Israeli officials said that researchers have not found any severe COVID-19 cases among vaccinated people infected with the Omicron variant.
Dr. Sharon Alroy-Preis, Israel’s head of public health services, noted that the Omicron infection chance is “very high,” but he said that vaccinated people who have been infected with the variant only became slightly sick, local media reported.
And professor Dror Mevorach, who is in charge of the COVID-19 department at the Hadassah University Hospital Ein Karem, said early reports on those infected with the new variant are encouraging.
Although it’s too early to make a determination, he continued, “at this point, it’s important to collect information, not speculations.”
Despite that, Israel joined a growing list of countries—including the United States—to impose travel restrictions this week. At the same time, top health officials around the world suggested that new lockdowns might be needed to curb the spread of the CCP virus strain, despite not knowing whether Omicron leads to more severe disease.
Over the weekend, the chair of the South African Medical Association, Dr. Angelique Coetzee, that alerted authorities about the newest variant, told media outlets that Omicron patients’ symptoms were “so different and so mild from those I had treated before.”
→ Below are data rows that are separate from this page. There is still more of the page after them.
$ cat config.mk
export PLATFORM = sky130hd
export DESIGN_NAME = tsb_mac
export DESIGN_NICKNAME = d
export VERILOG_FILES = /design/src/rtl/core/texture_sampler_bilinear_assert.svh /design/src/rtl/core/tsb_pkg.sv /design/src/rtl/core/tsb_mac.sv
export SDC_FILE = /design/constraint.sdc
export NUM_CORES = 1
export LEC_CHECK = 0
export ABC_CLOCK_PERIOD_IN_PS = 12550
export BUFFER_PORTS_ARGS = -buffer_cell sky130_fd_sc_hd__clkbuf_2
export CORE_MARGIN = 1.5
export CORE_UTILIZATION = 28
export DETAILED_ROUTE_END_ITERATION = 10
export SETUP_SLACK_MARGIN = 0.15
export SYNTH_ARGS = -nofsm -noshare
export SYNTH_HDL_FRONTEND = slang
export SYNTH_SLANG_ARGS = --single-unit
$ cat constraint.sdc
create_clock -name clk_i -period 12.55 [get_ports clk_i]
set_input_delay 0.6275 -clock clk_i [delete_from_list [all_inputs] [get_ports clk_i]]
set_output_delay 0.6275 -clock clk_i [all_outputs]
set_load 0.05 [all_outputs]
$ cat src/rtl/core/texture_sampler_bilinear_assert.svh
// Assertion macros shared by the texture sampler RTL.
`ifndef TEXTURE_SAMPLER_BILINEAR_ASSERT_SVH
`define TEXTURE_SAMPLER_BILINEAR_ASSERT_SVH

// Same-cycle implication, gated by reset.
`define TSB_ASSERT_IMP(name, clk, rst_n, pre, post, msg) \
  name: assert property (@(posedge clk) disable iff (!rst_n) (pre) |-> (post)) \
    else $error(msg);

// Next-cycle implication, gated by reset.
`define TSB_ASSERT_NXT(name, clk, rst_n, pre, post, msg) \
  name: assert property (@(posedge clk) disable iff (!rst_n) (pre) |=> (post)) \
    else $error(msg);

`endif

$ cat src/rtl/core/tsb_pkg.sv
// Types, constants and helper functions of the texture sampler.
package tsb_pkg;

  localparam int unsigned TexelCount = 65536;
  localparam int unsigned AddrW      = 16;
  localparam int unsigned MaxDim     = 256;
  localparam int unsigned DimW       = 9;
  localparam int unsigned CoordW     = 24;
  localparam int unsigned WrapW      = 18;
  localparam int unsigned OpW        = 18;
  localparam int unsigned MacW       = 26;
  localparam int unsigned CfgIdxW    = 3;
  localparam int unsigned CfgDataW   = 9;
  localparam int unsigned BlendOps   = 12;

  localparam logic [CfgIdxW-1:0] RegFilter = 3'd0;
  localparam logic [CfgIdxW-1:0] RegWrapU  = 3'd1;
  localparam logic [CfgIdxW-1:0] RegWrapV  = 3'd2;
  localparam logic [CfgIdxW-1:0] RegWidth  = 3'd3;
  localparam logic [CfgIdxW-1:0] RegHeight = 3'd4;

  localparam logic CmdWrite  = 1'b0;
  localparam logic CmdSample = 1'b1;

  localparam logic FilterNearest = 1'b0;
  localparam logic FilterLinear  = 1'b1;

  localparam logic [1:0] WrapRepeat = 2'd0;
  localparam logic [1:0] WrapMirror = 2'd1;

  typedef struct packed {
    logic signed [OpW-1:0]  a;
    logic signed [OpW-1:0]  b;
    logic signed [MacW-1:0] c;
  } mac_op_t;

  typedef struct packed {
    logic [7:0]  lo;
    logic [7:0]  hi;
    logic [16:0] t;
  } axis_t;

  // Q8.16 coordinate to wrapped Q.16 value in [-1, 1].
  function automatic logic signed [WrapW-1:0] wrap_coord(
    input logic signed [CoordW-1:0] c,
    input logic [1:0]               mode
  );
    logic [15:0]             m;
    logic [16:0]             r;
    logic signed [WrapW-1:0] f;
    logic signed [WrapW-1:0] res;
    if (!c[CoordW-1] && (c <= 24'sd65536)) begin
      res = c[WrapW-1:0];
    end else begin
      if (c[CoordW-1]) begin
        m = ~c[15:0] + 16'd1;
        f = -$signed({2'b00, m});
        r = (m == 16'd0) ? 17'd0 : 17'h10000 - {1'b0, m};
      end else begin
        m = c[15:0];
        f = $signed({2'b00, m});
        r = {1'b0, m};
      end
      case (mode)
        WrapRepeat: res = $signed({1'b0, r});
        WrapMirror: res = $signed({1'b0, 17'h10000 - r});
        default:    res = f;
      endcase
    end
    return res;
  endfunction

  // Scaled coordinate to neighbour indices (clamped at 0) and blend weight.
  function automatic axis_t axis_split(
    input logic signed [MacW-1:0] x,
    input logic                   nearest
  );
    logic signed [MacW-1:0] xs;
    logic signed [9:0]      fl;
    logic signed [9:0]      cl;
    logic [15:0]            fr;
    axis_t                  a;
    xs   = nearest ? x + 26'sd32768 : x;
    fl   = xs[MacW-1:16];
    fr   = xs[15:0];
    cl   = (nearest || (fr == 16'd0)) ? fl : fl + 10'sd1;
    a.lo = fl[9] ? 8'd0 : fl[7:0];
    a.hi = cl[9] ? 8'd0 : cl[7:0];
    a.t  = (fr == 16'd0) ? 17'h10000 : {1'b0, fr};
    return a;
  endfunction

endpackage

$ cat src/rtl/core/tsb_mac.sv
// Shared signed multiply-add unit, result registered.
module tsb_mac (
  input  logic                            clk_i,
  input  tsb_pkg::mac_op_t                op_i,
  output logic signed [tsb_pkg::MacW-1:0] p_o
);

  logic signed [2*tsb_pkg::OpW-1:0] prod;
  logic signed [tsb_pkg::MacW-1:0]  p_d;
  logic signed [tsb_pkg::MacW-1:0]  p_q;

  assign prod = op_i.a * op_i.b;
  assign p_d  = $signed(prod[tsb_pkg::MacW-1:0]) + op_i.c;

  always_ff @(posedge clk_i) begin
    p_q <= p_d;
  end

  assign p_o = p_q;

endmodule

* Word level (Yosys, flattened, before mapping) *
Cells that the tools add are included.
W data, S select, Z words.

storage, ports and cells
  flip-flop bits (word level) = 26
  output and inout bits = 26

operators by class
  $mul = 1
  add/sub/neg operators = 1

operators by type and width
  kind              number
  $add A26 B26 Y26  1
  $mul A18 B18 Y26  1

* Logic depth before layout (Yosys ltp) *
Gate-level depths: netlist of run 1.

  word-level depth = 2
  mapped depth = 22
  depth with buffers taken out = 21

* Worst setup path after synthesis of run 1 *
Ideal clock, no wire load.

  path type = input port to flip-flop
  start = in op_i[32] (netlist bit)
  end = reg p_q, in the netlist p_o[24]
  data arrival time = 6043 ps
  path slack = 6401 ps
  data required time = 12444 ps
  stages on the path = 19
  buffers on the path = 2
  cells stage by stage = clkbuf_1 -> clkbuf_1 -> nand2_1 -> fa_1 -> fa_1 -> inv_1 -> fa_1 -> inv_1 -> fa_1 -> fa_1 -> fa_1 -> inv_1 -> fa_1 -> ha_1 -> or3_1 -> nor4b_1 -> a211oi_1 -> a31o_2 -> o311ai_0

on the way
  cells in the longest elaborated chain, start to end = 2

RTL lines
  item                  RTL line       source
  from (decl)           tsb_mac.sv:4   input tsb_pkg::mac_op_t op_i,
  $mul A18 B18 Y26      tsb_mac.sv:12  assign prod = op_i.a * op_i.b;
  $add A26 B26 Y26      tsb_mac.sv:13  assign p_d = $signed(prod[tsb_pkg::MacW-1:0]) + op_i.c;
  net p_d, one bit      tsb_mac.sv:9   logic signed [tsb_pkg::MacW-1:0] p_d;
  to (signal assigned)  tsb_mac.sv:16  p_q <= p_d;
  to (decl)             tsb_mac.sv:10  logic signed [tsb_pkg::MacW-1:0] p_q;

The timed path passes the listed nets, and every way through them passes these cells.

* Worst setup path after layout of run 1 *
  start = in op_i[29] (netlist bit)
  end = reg p_q, in the netlist p_o[24]

The elaborated chain is that of the path after synthesis.

==> impl_metrics.yaml, run 1 <==
global_routing:
  antenna_found_initial: 0
  first_global_vias: 7801
  grt_overflow: 0
  grt_max_degree: 20
  grtUsageTotal: 0.1359
  grt_pass1_wl_um: 40700
clocking:
  cts_buffers: 3
  cts_root_buffer: "clkbuf_16"
  cts_sinks: 26
  clk_pin_slew_ns: 0.08
  post_cts.repair.setup_buffers: 0
  cts-htree-levels: 1
  cts_resized: 0
  clockBufferDepth: 2
  cts_hold_buf: 0
  cts_tree: "built"
route:
  drt-pass1-iter-count: 4
  drt-initial-drc-count: 247
  vias: 7080
  ant_nets: 0
  avgRoutedWirePerCell_um: 15.13
  wirelength_um: 24670
  drc: 0
  vias_per_cell: 4.344
floorplanning:
  die_w_um: 195.6
  die_h_um: 195.6
  core_area_mm2: 0.03652
  rows: 70
  pin_count: 89
  initial_core_util: 0.2844
  die_area_mm2: 0.03826
status:
  status: "finished, final reports clean"
flow_run:
  cap_violations: 0
sta:
  grt_setup_unrepaired: "false"
  tns_ns: 0
  setup_violations: 0
  worst_pin_slew_ns: 0.7114
  max_freq_ghz: 0.1544
  period_needed_ns: 6.476
  hold_ws_ns: 0.5824
  final_hold_viol_count: 0
  fin_crit_sh: 0.5160
  slew_headroom: 0.5229
  slew_violations: 0
synthesis:
  syn_avg_cell_area_um2: 9.399
  yosysSeqAreaShare: 0.05011
  synth_area_mm2: 0.01039
  synth.distinct_cells: 39
  yosys_warnings: 0
  synth_seq_cells: 26
  synth_top_area_frac: 0.4857
  synth_area_leaders: "fa_1, ha_1, inv_1"
  syn_inst: 1105
  yosys.area.top_type: "fa_1"
  syn-num-nets: 1511
critical_path:
  cp.arrival_ns: 6.64
  path_max_fanout: 18
  timing.setup.critical_path_class: "in -> reg"
  setup.worst_path.start_class: "primary input"
  end_kind: "flip-flop"
  worst_ep_required_time_ns: 12.72
place:
  gp_congestion: 0.8139
  dp_hpwl_um: 21450
  io_buffers: 88
  dp.cells: 1626
final_layout:
  layout_common_cells: "inv_1, fa_1, and2_1"
  drive_above_1_share: 0.08434
  largest_reg_flops: 26
  layout_commonest_cell: "inv_1"
  num-nets-final: 1569
  fin_cells: 1630
  area_growth_pct: 9.625
  antenna_cells: 0
worst_hold_path:
  min_path_type: "in -> reg"
  hold_depth: 2
## cell families after synthesis
kind of cell    share of synthesized area
xor+xnor                          0.03879
buf+inv                            0.1153
flops                             0.05011
mux                              0.001928
fa+ha+maj                          0.5953
simple gates                       0.1630
compound gates                    0.03554
## final cells by class
type | count | area, um2
Sequential cell | 26 | 520.5
Fill cell | 3800 | 25140
Clock inverter | 1 | 30.03
Timing Repair Buffer | 88 | 440.4
Multi-Input combinational cell | 760 | 8668
Clock buffer | 3 | 75.07
Tap cell | 468 | 585.6
Inverter | 284 | 1066
## metal layers
metal | vias up | track usage | routed length (um)
met5 | - | 0 | 0
met4 | 0 | 0.02814 | 408
met3 | 20 | 0.01364 | 772
met2 | 127 | 0.2434 | 12710
met1 | 3628 | 0.1773 | 10770
li1 | 3305 | - | -
## per-stage QoR
| step | worst slack (ns) | instance area (um2) | util |
|---|---|---|---|
| 6_report | 6.074 | 11390 | 0.3118 |
| 3_5_place_dp | 5.838 | 11280 | 0.3089 |
| 5_1_grt | 5.766 | 11390 | 0.3118 |
| 4_1_cts | 6.081 | 11390 | 0.3118 |
| 3_3_place_gp | 5.907 | 11280 | 0.3089 |
| 2_1_floorplan | 6.401 | 10390 | - |
## worst max-delay path: stages
cell      delay, ns
clkbuf_2       0.27
and2_1         0.26
fa_1           0.53
inv_1          0.05
fa_1           0.54
inv_1          0.06
fa_1           0.53
inv_1          0.06
fa_1           0.55
fa_1           0.43
fa_1           0.49
inv_1          0.05
fa_1           0.43
ha_1           0.40
o21ai_0        0.14
nor2b_1        0.15
a211oi_1       0.61
nand3_1        0.14
o311ai_0       0.31
## final timing paths
kind | start | end | slack (ns)
worst min-delay path | op_i[0] | p_o[0] | 0.58
worst max-delay path | op_i[29] | p_o[24] | 6.07
## cell usage after synthesis, drive strengths merged
master   number
o31a          1
nor4b         1
o2111ai       1
a2111oi       1
nor4          2
nand3b        1
xnor2        39
a21oi        13
ha           91
a31oi         2
nor2b        11
and2        167
nand3         3
o311ai        1
o21ai         9
or3           1
a221oi        2
o211ai        2
dfxtp        26
a211oi        2
inv         284
nand2b        7
and3          1
xor2          7
nor2          9
nor3          4
clkbuf       35
o21bai        4
mux2i         2
fa          252
or4b          1
or2           1
nand2       109
o21a          3
a31o          2
a21o          7
a21boi        1
Power of run 1 is left out: the tool's default activity adds up to more than one toggle a clock period on the data nets, which glitch-free logic cannot reach.
==> inputs of run 2 (changes only) <==
--- a/config.mk
+++ b/config.mk
@@ -5,7 +5,7 @@
 export SDC_FILE = /design/constraint.sdc
 export NUM_CORES = 1
 export LEC_CHECK = 0
-export ABC_CLOCK_PERIOD_IN_PS = 12550
+export ABC_CLOCK_PERIOD_IN_PS = 6500
 export BUFFER_PORTS_ARGS = -buffer_cell sky130_fd_sc_hd__clkbuf_2
 export CORE_MARGIN = 1.5
 export CORE_UTILIZATION = 28
==> constraint.sdc (replaced) <==
create_clock -name clk_i -period 6.5 [get_ports clk_i]
set_input_delay 0.325 -clock clk_i [delete_from_list [all_inputs] [get_ports clk_i]]
set_output_delay 0.325 -clock clk_i [all_outputs]
set_load 0.05 [all_outputs]
==> impl_metrics.yaml, run 2 (synthesis gave the netlist of run 1 again) <==
status:
  status: "finished, final reports clean"
global_routing:
  met2_usage: 0.2488
  met1_usage: 0.1796
  first_global_vias: 7781
  grt_max_degree: 20
  antenna_found_initial: 0
  grt_overflow: 0
  grtUsageTotal: 0.1395
  grt_use_met3: 0.02055
  grt_busiest_layer: "met2"
  grt_pass1_wl_um: 41710
floorplanning:
  rows: 70
  die_area_mm2: 0.03826
  core_area_mm2: 0.03652
  pin_count: 89
  die_h_um: 195.6
  initial_core_util: 0.2844
  die_w_um: 195.6
sta:
  period_needed_ns: 5.983
  slew_headroom: 0.6939
  slew_violations: 0
  final_hold_viol_count: 0
  worst_pin_slew_ns: 0.4592
  tns_ns: 0
  setup_violations: 0
  grt_setup_unrepaired: "false"
  max_freq_ghz: 0.1671
  fin_crit_sh: 0.9205
flow_run:
  cap_violations: 0
route:
  avgRoutedWirePerCell_um: 15.51
  wirelength_um: 25510
  drt-initial-drc-count: 279
  drt-pass1-iter-count: 5
  drc: 0
  ant_nets: 0
  vias: 7238
  vias_per_cell: 4.400
clocking:
  cts_buffers: 3
  cts_resized: 0
  cts_sinks: 26
  cts_tree: "built"
  clk_pin_slew_ns: 0.08
  cts_root_buffer: "clkbuf_16"
  post_cts.repair.setup_buffers: 0
  clockBufferDepth: 2
  cts_hold_buf: 0
  cts-htree-levels: 1
critical_path:
  worstSetupStartpoint: "op_i[30]"
  path_max_fanout: 18
  cpPeakStageDelay_ns: 0.57
  crit_family: "adder cells"
  worst_ep_required_time_ns: 6.67
  end_kind: "flip-flop"
  cp_slowest_cell: "fa_1"
  crit_path_cell_trace: "clkbuf_2 > and2_1 > fa_1 > inv_1 > fa_1 > inv_1 > fa_1 > inv_1 > fa_1 > fa_1 > fa_1 > inv_1 > fa_1 > ha_1 > or3_1 > nor4b_1 > a211oi_1 > buf_4 > a31o_2 > o311ai_0"
  timing.setup.critical_path_class: "in -> reg"
  cp.arrival_ns: 6.15
  critical_path.most_common_cell: "fa_1"
  crit_buf_inv: 6
  setup.worst_path.start_class: "primary input"
final_layout:
  area_growth_pct: 10.71
  fillers: 3816
  drive_above_1_share: 0.09601
  layout_commonest_cell: "inv_1"
  num-nets-final: 1584
  largest_reg_flops: 26
  layout_common_cells: "inv_1, fa_1, and2_1"
  antenna_cells: 0
place:
  dp_hpwl_um: 22450
  io_buffers: 88
  gp_congestion: 0.8600
worst_hold_path:
  min_path_type: "in -> reg"
  hp-start: "op_i[0]"
[run 2: changes by cell type in the layout (fill, tap and decap cells not counted), sizes merged]
| cell | change |
|---|---|
| buf | +15 |
[run 2: path summary, 6_finish.rpt]
check       to  slack, ns  cells past startpoint
max    p_o[24]       0.52                     20
min     p_o[0]       0.27                      2
[run 2: routing by layer]
metal | wire length (um) | up-vias
met4 | 392 | 0
li1 | - | 3334
met3 | 1156 | 27
met5 | 0 | -
met1 | 10890 | 3721
met2 | 13070 | 156
[run 2: final cells by class]
class,count,area [um2],share of cell area
multi-input cells,760,8668,0.7539
inverters,284,1066,0.09271
well taps,468,585.6,0.05093
repair buffers,103,553.0,0.04810
clock buffers,3,75.07,0.006529
flip-flops and latches,26,520.5,0.04527
clock inverters,1,30.03,0.002612
[run 2: metrics by stage]
stage	instances	setup WS [ns]	utilization	area, um2	hold WS, ns
4_1_cts	1645	0.5049	0.3148	11500	0.2655
3_5_place_dp	1641	0.2286	0.3120	11390	0.5613
5_1_grt	1645	0.2626	0.3148	11500	0.2817
6_report	1645	0.5167	0.3148	11500	0.2715
3_3_place_gp	1641	0.2486	0.3120	11390	0.5612
2_1_floorplan	1105	0.6536	-	10390	0.4548
Power of run 2 is left out for the same reason.
==> inputs of run 3 (changes only) <==
--- a/config.mk
+++ b/config.mk
@@ -9,6 +9,7 @@
 export BUFFER_PORTS_ARGS = -buffer_cell sky130_fd_sc_hd__clkbuf_2
 export CORE_MARGIN = 1.5
 export CORE_UTILIZATION = 28
+export CTS_CLUSTER_SIZE = 40
 export DETAILED_ROUTE_END_ITERATION = 10
 export SETUP_SLACK_MARGIN = 0.15
 export SYNTH_ARGS = -nofsm -noshare
==> constraint.sdc (replaced) <==
create_clock -name clk_i -period 6.5 [get_ports clk_i]
set_input_delay 0.975 -clock clk_i [delete_from_list [all_inputs] [get_ports clk_i]]
set_output_delay 0.975 -clock clk_i [all_outputs]
set_load 0.05 [all_outputs]
==> impl_metrics.yaml, run 3 (synthesis gave the netlist of run 1 again) <==
final_layout:
  post-route-util: 0.3367
  layout_common_cells: "inv_1, fa_1, and2_1"
  largest_reg_flops: 26
  drive_above_1_share: 0.1708
  fillers: 3787
  antenna_cells: 0
  layout_commonest_cell: "inv_1"
  num-nets-final: 1660
  area_growth_pct: 18.41
  fin_cells: 1721
global_routing:
  first_global_vias: 8134
  grtUsageTotal: 0.1411
  antenna_found_initial: 0
  grt_max_degree: 19
  grt_overflow: 0
  grt_pass1_wl_um: 42270
sta:
  grt_setup_unrepaired: "true"
  final_hold_viol_count: 0
  slew_violations: 0
  fin_crit_sh: 0.9523
  setup_violations: 0
  slew_headroom: 0.7179
  worst_pin_slew_ns: 0.4232
  period_needed_ns: 6.190
  max_freq_ghz: 0.1615
  hold_ws_ns: 0.9208
route:
  drt-initial-drc-count: 248
  avgRoutedWirePerCell_um: 15.01
  highest_layer: "met4"
  drt-pass1-iter-count: 4
  drc: 0
  vias: 7494
  drt-met1-wl_um: 11160
  wl_met2_um: 13480
  wirelength_um: 25840
  vias_per_cell: 4.354
  ant_nets: 0
  met3_length_um: 824
worst_hold_path:
  hold_depth: 2
  min_to: "p_o[0]"
  hp-start: "op_i[0]"
  min_path_type: "in -> reg"
place:
  gp_congestion: 0.8560
  dp.cells: 1714
  dp_hpwl_um: 23230
  io_buffers: 88
clocking:
  clockBufferDepth: 2
  clk_pin_slew_ns: 0.08
  cts-htree-levels: 1
  cts_tree: "built"
  cts_hold_buf: 0
  cts_root_buffer: "clkbuf_16"
  cts_sinks: 26
  cts_buffers: 3
floorplanning:
  die_h_um: 195.6
  die_w_um: 195.6
  rows: 70
  die_area_mm2: 0.03826
  initial_core_util: 0.2844
  pin_count: 89
  core_area_mm2: 0.03652
critical_path:
  timing.setup.critical_path_class: "in -> reg"
  setup.worst_path.start_class: "primary input"
  crit_buf_inv: 6
  cp_slowest_cell: "fa_1"
  path_depth: 22
  worst_ep_required_time_ns: 6.71
  crit_family: "adder cells"
  path_max_fanout: 8
  critical_path.most_common_cell: "fa_1"
  cp.arrival_ns: 6.40
  cpPeakStageDelay_ns: 0.52
  crit_path_cell_trace: "buf_4 > buf_6 > and2_4 > fa_2 > fa_1 > inv_1 > fa_1 > inv_1 > fa_1 > inv_1 > fa_1 > inv_1 > fa_1 > ha_2 > ha_2 > a21o_1 > a21o_1 > nor4_4 > o21ai_2 > a21oi_4 > or4b_1 > o211ai_1"
  end_kind: "flip-flop"
status:
  status: "finished, final reports clean"
flow_run:
  cap_violations: 0
==> run 3: routing by layer <==
layer  up-vias  global-route usage
met5         -                   0
met3        17             0.01036
li1       3483                   -
met4         0             0.02699
met2       141              0.2538
met1      3853              0.1863
==> run 3: cell type report <==
class	instances	area, um2	area share
flip-flops and latches	26	520.5	0.04232
inverters	284	1066	0.08668
well taps	468	585.6	0.04761
clock inverters	1	30.03	0.002442
clock buffers	3	75.07	0.006104
repair buffers	179	1224	0.09950
multi-input cells	760	8797	0.7153
==> run 3: what timing repair did <==
action	4_1_cts	5_1_grt
setup buffers	0	3
endpoints found under the setup margin	2	9
pin swaps	0	16
resized for setup	1	70
==> run 3: worst max-delay path by stage <==
stage / startpoint / slack, ns / endpoint
3_5_place_dp: op_i[29] / -0.16 / p_o[25]
5_1_grt: op_i[56] / 0.12 / p_o[22]
3_3_place_gp: op_i[26] / -0.09 / p_o[19]
6_report: op_i[31] / 0.31 / p_o[19]
4_1_cts: op_i[29] / 0.15 / p_o[25]
2_1_floorplan: op_i[58] / 0.15 / p_o[24]
==> run 3: stage by stage <==
step	setup slack (ns)	cell area (um2)	TNS (ns)
2_1_floorplan	0.1517	10410	0
3_3_place_gp	-0.08674	12010	-0.3112
4_1_cts	0.1452	12120	0
3_5_place_dp	-0.1600	12010	-0.6755
5_1_grt	0.1155	12300	0
6_report	0.3098	12300	0
Power of run 3 is left out for the same reason.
Coetzee said that a patient at her clinic was “extremely fatigued” for two days with body aches and headaches.
“Symptoms at that stage was very much related to normal viral infection. And because we haven’t seen COVID-19 for the past 8 to 10 weeks, we decided to test,” she continued. “Most of them are seeing very, very mild symptoms and none of them so far have admitted patients to surgeries. We have been able to treat these patients conservatively at home,” the doctor said.
So far, according to Coetzee, the Omicron variant is affecting individuals who are aged 40 or younger. About half of the patients with Omicron symptoms that she treated were vaccinated and the rest were not, she said.
In response to the reports of milder symptoms, Dr. Anthony Fauci, the head of the U.S. National Institute of Allergy and Infectious Diseases, asserted that there is much that needs to be known about the variant.
During an ABC News appearance on Monday, when asked about whether the variant presents milder symptoms, Fauci stated, “I think that’s premature to say that, George, we just do not know.”